Identification and functional characterization of novel plant UDP-glycosyltransferase (LbUGT72B10) for the bioremediation of 3,4-dichloroaniline

Abstract

Herbicides are chemicals used to manipulate or control the growth of undesired plants and thereby protect crops. However, they and their degradation products can persist and accumulate in the environment, leading to contamination of soil and water systems and biodiversity loss. Interestingly, through the action of UDP-glycosyltransferases (UGTs), higher plants can glycosylate these xenobiotics, increasing their solubility and alleviating their toxicity.

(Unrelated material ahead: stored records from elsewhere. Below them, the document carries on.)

==> config.mk <==
export PLATFORM = sky130hd
export DESIGN_NAME = va_queue
export DESIGN_NICKNAME = d
export VERILOG_FILES = /design/src/rtl/va_queue.sv
export SDC_FILE = /design/constraint.sdc
export NUM_CORES = 1
export LEC_CHECK = 0
export ABC_AREA = 0
export BUFFER_PORTS_ARGS = -buffer_cell sky130_fd_sc_hd__buf_2
export CORE_MARGIN = 10
export CORE_UTILIZATION = 48
export DETAILED_ROUTE_END_ITERATION = 6
export PLACE_DENSITY = 0.85
export SETUP_SLACK_MARGIN = 0.02
export SYNTH_ARGS = -nofsm -noshare
export SYNTH_HDL_FRONTEND = slang
export SYNTH_SLANG_ARGS = --single-unit
==> constraint.sdc <==
create_clock -name clk_i -period 1.9 [get_ports clk_i]
set_clock_uncertainty 0.05 [all_clocks]
set_input_delay 0.38 -clock clk_i [delete_from_list [all_inputs] [get_ports clk_i]]
set_output_delay 0.38 -clock clk_i [all_outputs]
set_load 0.05 [all_outputs]
==> src/rtl/va_queue.sv <==
module va_queue #(
  parameter int unsigned WIDTH = 8
) (
  input  logic             clk_i,
  input  logic             rst_ni,
  input  logic             push_i,
  input  logic [WIDTH-1:0] wdata_i,
  output logic             full_o,
  input  logic             pop_i,
  output logic [WIDTH-1:0] rdata_o,
  output logic             empty_o
);

  logic [WIDTH-1:0] mem_q [2];
  logic             wr_ptr_q, rd_ptr_q;
  logic [1:0]       cnt_q;
  logic             do_push, do_pop;

  // handshake qualifiers
  assign full_o  = (cnt_q == 2'd2);
  assign empty_o = (cnt_q == 2'd0);
  assign do_push = push_i && !full_o;
  assign do_pop  = pop_i && !empty_o;
  assign rdata_o = mem_q[rd_ptr_q];

  // pointers and fill count
  always_ff @(posedge clk_i or negedge rst_ni) begin
    if (!rst_ni) begin
      wr_ptr_q <= 1'b0;
      rd_ptr_q <= 1'b0;
      cnt_q    <= 2'd0;
    end else begin
      if (do_push) wr_ptr_q <= !wr_ptr_q;
      if (do_pop)  rd_ptr_q <= !rd_ptr_q;
      if (do_push && !do_pop) cnt_q <= cnt_q + 2'd1;
      else if (do_pop && !do_push) cnt_q <= cnt_q - 2'd1;
    end
  end

  // storage
  always_ff @(posedge clk_i) begin
    if (do_push) mem_q[wr_ptr_q] <= wdata_i;
  end

endmodule

-- After elaboration in Yosys (flattened, before gate mapping)
Memory sizes are Yosys's and may differ from the RTL's.
Index checks and enable logic that the tools add are counted.
- add/subtract/negate cells: 2
- multiply operators: 0
- div/mod/pow operators: 0
- order comparisons: 0
- eq/ne operators: 1
- shift-type cells: 0
- multiplexer cells: 4
- bitwise gates (word level): 0
- reductions and logical operators: 12
- operator list (kind ; count):
    logical NOT 1 bit ; 6
    logical AND 1 bit ; 4
    2-to-1 mux 2 bit ; 2
    adder 2 x 1 -> 2 bit, second input constant ; 1
    equality test 2 bit, second input constant ; 1
    logical NOT 2 bit ; 1
    2-to-1 mux 1 bit ; 2
    nonzero test 2 bit ; 1
    subtractor 2 x 1 -> 2 bit, second input constant ; 1
- flip-flop bits (word level): 4
- latch bits: 0
- RAM bits: 16
- bits in read-only memories: 0
- bits of input ports: 12
- output and inout bits: 10
- logic and storage cells: 23
- memories kept: 1
- memories (memory ; depth ; width ; rd ports ; clocked after memory_dff ; wr ports ; line ; RTL):
    mem_q ; 2 ; 8 ; 1 ; 0 ; 1 ; 14 ; logic [WIDTH-1:0] mem_q [2];

-- Depth between registers and ports, before layout
- depth after elaboration: 7
- depth in mapped cells: 7
- mapped depth without buffers: 7

-- Worst setup path after synthesis
Ideal clock, no wire load.
- path kind: register to output
- start: reg cnt_q[0]
- end: out empty_o
- data arrival time: 1067 ps
- data required time: 1470 ps
- path slack: 403 ps
- stages on the path, launching flop included: 2
- buffers on the path: 0
- cell sequence: dfrtp_1 -> nor2_1
- cells in the longest elaborated chain, start to end: 1
- ends and longest elaborated chain (element ; line ; RTL):
    start, declared ; 16 ; logic [1:0] cnt_q;
    start signal, assigned ; 35 ; if (do_push && !do_pop) cnt_q <= cnt_q + 2'd1;
    start signal, assigned ; 36 ; else if (do_pop && !do_push) cnt_q <= cnt_q - 2'd1;
    logical NOT 2 bit ; 21 ; assign empty_o = (cnt_q == 2'd0);
    end, declared ; 11 ; output logic empty_o
No other way between the ends.

-- Worst setup path after layout
- start: reg rd_ptr_q
- end: out rdata_o[7]
- cells in the longest elaborated chain, start to end: 1
- ends and longest elaborated chain (element ; line ; RTL):
    start, declared ; 15 ; logic wr_ptr_q, rd_ptr_q;
    start signal, assigned ; 34 ; if (do_pop) rd_ptr_q <= !rd_ptr_q;
    memory read (2 x 8 bit) ; -- ;
    end, declared ; 10 ; output logic [WIDTH-1:0] rdata_o,
No other way between the ends.

==> results_tabular.tex <==
\begin{tabular}{lr}
\hline
Metric & Value \\
\hline
\multicolumn{2}{l}{\textbf{Outcome}} \\
Result of the run & completed \\
\multicolumn{2}{l}{\textbf{Placed design}} \\
Final RePlAce weighted congestion & between 0.6 and 0.7 \\
Worst slack at placement & 323 ps \\
Count of port buffers added during placement & 21 \\
Number of placed instances with taps included & between 80 and 90 \\
Total cell area at the placement stage & slightly above 900 um2 \\
\multicolumn{2}{l}{\textbf{CTS}} \\
Clock transition at the registers of the reported paths & roughly 100 ps \\
Maximum buffer depth of the clock tree & 2 \\
TritonCTS buffer count & 3 \\
Clk sinks & 20 \\
H-tree depth reported by CTS & 1 \\
Clock root buffer & clkbuf\_4 \\
CTS tree & done \\
Insertion delay to the later sink of the worst-skew pair & roughly 290 ps \\
\multicolumn{2}{l}{\textbf{Power and ir drop}} \\
Fraction of power consumed by the clock network & 0.118 \\
Static Leakage & between 0.3 and 0.4 nW \\
Pwr Total & around 1.7 mW \\
Power share of the sequential group & 0.425 \\
Power Dens Cells & around 1800 nW/um2 \\
Gate power share & 0.457 \\
Largest voltage drop on the vdd net & between 0.9 and 1 mV \\
Internal power consumption & 0.928 mW \\
Net switching power figure & between 0.7 and 0.8 mW \\
Share of total power consumed by net switching & 0.442 \\
\multicolumn{2}{l}{\textbf{Setup path}} \\
Worst endpoint data arrival time & between 1000 and 1500 ps \\
Critical Setup Path Class & flip-flop to output pin \\
Beginning of the critical path & rd\_ptr\_q\$\_DFFE\_PN0P\_ \\
Maximum net fanout on the critical path & 9 \\
Launching element type of the critical path & flip-flop \\
Beginning of the worst register-to-register path & cnt\_q[0]\$\_DFFE\_PN0P\_ \\
Worst reg-to-reg path cell count & 7 \\
Endpoint type of the worst setup path & output pin \\
CP Data Required Time & $\sim$1500 ps \\
\multicolumn{2}{l}{\textbf{Timing}} \\
\# setup viols final & 0 \\
Max Freq & roughly 0.56 GHz \\
Final-report max-slew violation count & 0 \\
Final setup margin & between 100 and 150 ps \\
Share of the clock period used by the worst path after layout & 0.938 \\
Worst hold margin & $\sim$220 ps \\
Worst-Margin Slew & $\sim$380 ps \\
Total Negative Setup Slacks & 0 ps \\
Headroom to the max-slew limit & 0.747 \\
Final number of hold-violating endpoints & 0 \\
Setup repair after global routing missed its margin & no \\
Minimum period implied by the final worst setup slack & approximately 1800 ps \\
\multicolumn{2}{l}{\textbf{Routing}} \\
Via count normalized by instance count & 4.98 \\
Average wire per cell in the routed design & 14.9 um \\
Residual DRC count & 0 \\
Initial DRC Count & 7 \\
Number of nets still failing antenna checks after routing & 0 \\
Final routed wirelength across all metal layers & between 1000 and 1500 um \\
Drt first pass iters & 2 \\
Number of vias after detailed routing & around 430 \\
\multicolumn{2}{l}{\textbf{Cells and area}} \\
Commonest non-fill, non-tap cell in the layout & buf\_2 \\
Post-layout instance count excluding filler cells & 86 \\
Fill count & 127 \\
Count of inserted antenna diode cells & 0 \\
Non-Filler Cell Area, Final & approximately 950 um2 \\
Post-layout util & 0.622 \\
Total Nets Final & between 80 and 90 \\
Highest-count cells in the layout ignoring fill and taps & buf\_2 (21), edfxtp\_1 (16), mux2\_1 (6) \\
Fraction of layout cells with a size suffix above 1 & 0.429 \\
Area growth, synth to finish & 21.1\% \\
\multicolumn{2}{l}{\textbf{Global route}} \\
Maximum number of pins on one net before global-route repair & 12 \\
Final global-route overflow total & 0 \\
Via count of the first global-routing pass & approximately 460 \\
Number of antenna violations at the first check in global routing & 0 \\
Wire length of the first global-routing pass & 2080 um \\
Overall fraction of global-route tracks in use & 0.0748 \\
\multicolumn{2}{l}{\textbf{Synth}} \\
Biggest area consumer among synthesized cells & edfxtp\_1 \\
Syn Inst Count & 44 \\
Post-Syn Nets & 57 \\
Average cell area after synthesis & 17.8 um2 \\
Synthesized cell area & slightly below 800 um2 \\
Netlist cell types & 15 \\
Total of warnings raised by yosys & 0 \\
Register bit total from synthesis & 20 \\
Top cells by area in the synthesized netlist & edfxtp\_1 (61\%), dfrtp\_1 (13\%), mux2\_1 (8.6\%) \\
Share of synthesized area occupied by flip-flops and latches & 0.742 \\
Portion of synthesized cell area occupied by the leading cell type & 0.614 \\
\multicolumn{2}{l}{\textbf{Floorplan}} \\
Row Count & 14 \\
Area inside the core boundary & about 1500 um2 \\
I/O pin cnt & 22 \\
Die X-Extent & between 60 and 70 um \\
Starting density of the core & 0.513 \\
Height of the die & 60.4 um \\
Total die area & around 3600 um2 \\
\multicolumn{2}{l}{\textbf{Min path}} \\
Hold\_sp & wdata\_i[2] \\
Worst hold path stage count & 1 \\
Worst min-delay path category & primary input to flip-flop \\
\multicolumn{2}{l}{\textbf{Flow run}} \\
Number of maximum-capacitance constraint violations & 0 \\
\hline
\end{tabular}
[metal layers]
layer  GRT usage  routed length, um  vias to the layer above
li1            -                  -                      209
met1      0.0851                523                      202
met2       0.119                627                       15
met3      0.0355                126                        2
met4      0.0288                  7                        0
met5           0                  0                        -
[cell type report]
class / instances / area, um2 / area share
Multi-Input combinational cell: 21 / 189 / 0.199
Clock buffer: 3 / 22.5 / 0.0238
Inverter: 2 / 7.51 / 0.00793
Timing Repair Buffer: 23 / 123 / 0.129
Sequential cell: 20 / 582 / 0.614
Tap cell: 16 / 20.0 / 0.0211
Clock inverter: 1 / 3.75 / 0.00396
[flip-flops by register name, summed over array words and instances (netlist names)]
register / flops
cnt_q: 2
wr_ptr_q: 1
rd_ptr_q: 1
mem_q: 16
[worst paths after layout]
kind	slack (ps)	end
hold / removal	220	mem_q[1][2]$_DFFE_PP_
setup / recovery	120	rdata_o[7]
hold reg to reg	470	cnt_q[1]$_DFFE_PN0P_
max in group asynchronous	1300	rd_ptr_q$_DFFE_PN0P_
setup reg to reg	370	cnt_q[1]$_DFFE_PN0P_
min in group asynchronous	350	cnt_q[0]$_DFFE_PN0P_
[synthesized netlist by cell type]
master    instances
edfxtp_1         16
mux2_1            6
dfrtp_1           4
nor2_1            3
inv_1             2
mux2_2            2
xnor2_1           2
xor2_1            2
and3_1            1
buf_2             1
ha_1              1
nand2_2           1
nand2b_1          1
o21ai_1           1
xnor2_2           1
[repair_timing]
action / 4_1_cts / 5_1_grt
setup buffers: 0 / 0
hold endpoints to repair: 4 / 0
endpoints found under the setup margin: 8 / 0
resized for setup: 1 / 0
hold buffers: 1 / 0
[power by group through the flow]
stage | clock, mW | sequential [mW] | combinational, mW
floorplan | 0 | 0.668 | 0.648
global route | 0.221 | 0.728 | 0.812
CTS | 0.204 | 0.711 | 0.772
detailed placement | 0 | 0.719 | 0.765
finish | 0.196 | 0.707 | 0.760
global placement | 0 | 0.710 | 0.760
[cell families (layout without fill, tap and decap cells)]
family | count (synthesis) | after routing | share of synthesized area
adders and majority gates | 1 | 1 | 0.0160
AOI/OAI and AO/OA | 1 | 1 | 0.00639
DFF | 20 | 20 | 0.742
muxes | 8 | 8 | 0.115
buffers and inverters | 3 | 29 | 0.0160
and+or+nand+nor | 6 | 6 | 0.0384
xor gates and xnor gates | 5 | 5 | 0.0656
[worst max-delay path, stage by stage, from the launching register on]
cell	delay [ps]
dfrtp_2	500
mux2_2	360
buf_2	210
No activity file was read; power rests on OpenSTA's default activity.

Here, seven plant UGTs belonging to family 72 of the UGT nomenclature were identified to N-glycosylate 3,4-dichloroaniline (3,4-DCA), which is a degradation product of commercially significant herbicides like Diuron, Linuron and Propanil. Although chlorinated chemicals are well-known UGT substrates, only one UGT with activity on 3,4-DCA (AtUGT72B1 from Arabidopsis thaliana) has been fully biochemically characterized. In this study, biochemical analysis revealed that six of the seven identified UGTs are capable of full conversion of 3,4-DCA to its N-glucoside. The most efficient enzyme was found to be LbUGT72B10 from Lycium barbarum (k_cat = 11.2 s⁻¹, K_M = 51.2 μM). Consequently, transgenic expression of LbUGT72B10 could potentially play a role in the future in the mitigation of 3,4-DCA toxicity, preventing its accumulation in living systems and reducing contamination of waterways and soil.